**Entries shown**

### config.mk
export PLATFORM = sky130hd
export DESIGN_NAME = cpuc_demux_buf
export DESIGN_NICKNAME = d
export VERILOG_FILES = /design/src/rtl/cpuc_package.sv /design/src/rtl/cpuc_demux_fifo.sv /design/src/rtl/cpuc_demux_buf.sv
export SDC_FILE = /design/constraint.sdc
export NUM_CORES = 1
export LEC_CHECK = 0
export ABC_CLOCK_PERIOD_IN_PS = 2400
export CORE_MARGIN = 2
export CORE_UTILIZATION = 49
export DETAILED_ROUTE_END_ITERATION = 10
export PLACE_DENSITY = 0.8
export SKIP_CTS_REPAIR_TIMING = 1
export SLEW_MARGIN = 20
export SYNTH_ARGS = -nofsm -noshare
export SYNTH_HDL_FRONTEND = slang
export SYNTH_HIERARCHICAL = 1
export SYNTH_SLANG_ARGS = --single-unit
### constraint.sdc
create_clock -name clk -period 2.4 [get_ports clk]
set_clock_uncertainty 0.1 [all_clocks]
set_input_delay 0.36 -clock clk [delete_from_list [all_inputs] [get_ports clk]]
set_output_delay 0.36 -clock clk [all_outputs]
set_load 0.005 [all_outputs]
### src/rtl/cpuc_package.sv
// Shared CPUC definitions: datapath width, demux FIFO depth and the select encoding.
package cpuc_package;

  localparam int DATA_WIDTH       = 32;
  localparam int CPUC_DEMUX_DEPTH = 2;
  localparam int CPUC_DEMUX_CNT_W = 16;

  typedef enum logic {
    DEMUX_OUT0 = 1'b0,
    DEMUX_OUT1 = 1'b1
  } t_demux_sel;

endpackage

### src/rtl/cpuc_demux_fifo.sv
// Synchronous FIFO with push/pop/full/empty and a registered head entry.
// Push is ignored when full and pop is ignored when empty.
module cpuc_demux_fifo #(
  parameter int WIDTH = 32,
  parameter int DEPTH = 2
) (
  input  logic             clk,
  input  logic             rst,
  input  logic             push,
  input  logic [WIDTH-1:0] push_data,
  input  logic             pop,
  output logic             full,
  output logic             empty,
  output logic [WIDTH-1:0] head
);

  localparam int AW = $clog2(DEPTH);
  localparam int CW = AW + 1;

  logic [WIDTH-1:0] mem [DEPTH];
  logic [AW-1:0]    wr_ptr;
  logic [AW-1:0]    rd_ptr;
  logic [CW-1:0]    count;
  logic             do_push;
  logic             do_pop;

  assign full    = (count == CW'(DEPTH));
  assign empty   = (count == '0);
  assign do_push = push && !full;
  assign do_pop  = pop && !empty;
  assign head    = mem[rd_ptr];

  // NOTE: sequential state uses non-blocking assignments so every register
  // samples pre-edge values regardless of statement order.
  always_ff @(posedge clk) begin
    if (rst) begin
      wr_ptr <= '0;
      rd_ptr <= '0;
      count  <= '0;
    end else begin
      if (do_push) wr_ptr <= wr_ptr + 1'b1;
      if (do_pop)  rd_ptr <= rd_ptr + 1'b1;
      if (do_push && !do_pop)      count <= count + 1'b1;
      else if (do_pop && !do_push) count <= count - 1'b1;
    end
  end

  // NOTE: storage has no reset; the cleared count already marks every entry
  // invalid, so resetting the array would only add reset fan-out.
  always_ff @(posedge clk) begin
    if (do_push) mem[wr_ptr] <= push_data;
  end

endmodule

**Task objective**
Using the material above, work out how many lines hold the word "parameter". Reply with that number alone.

**Expected answer**
2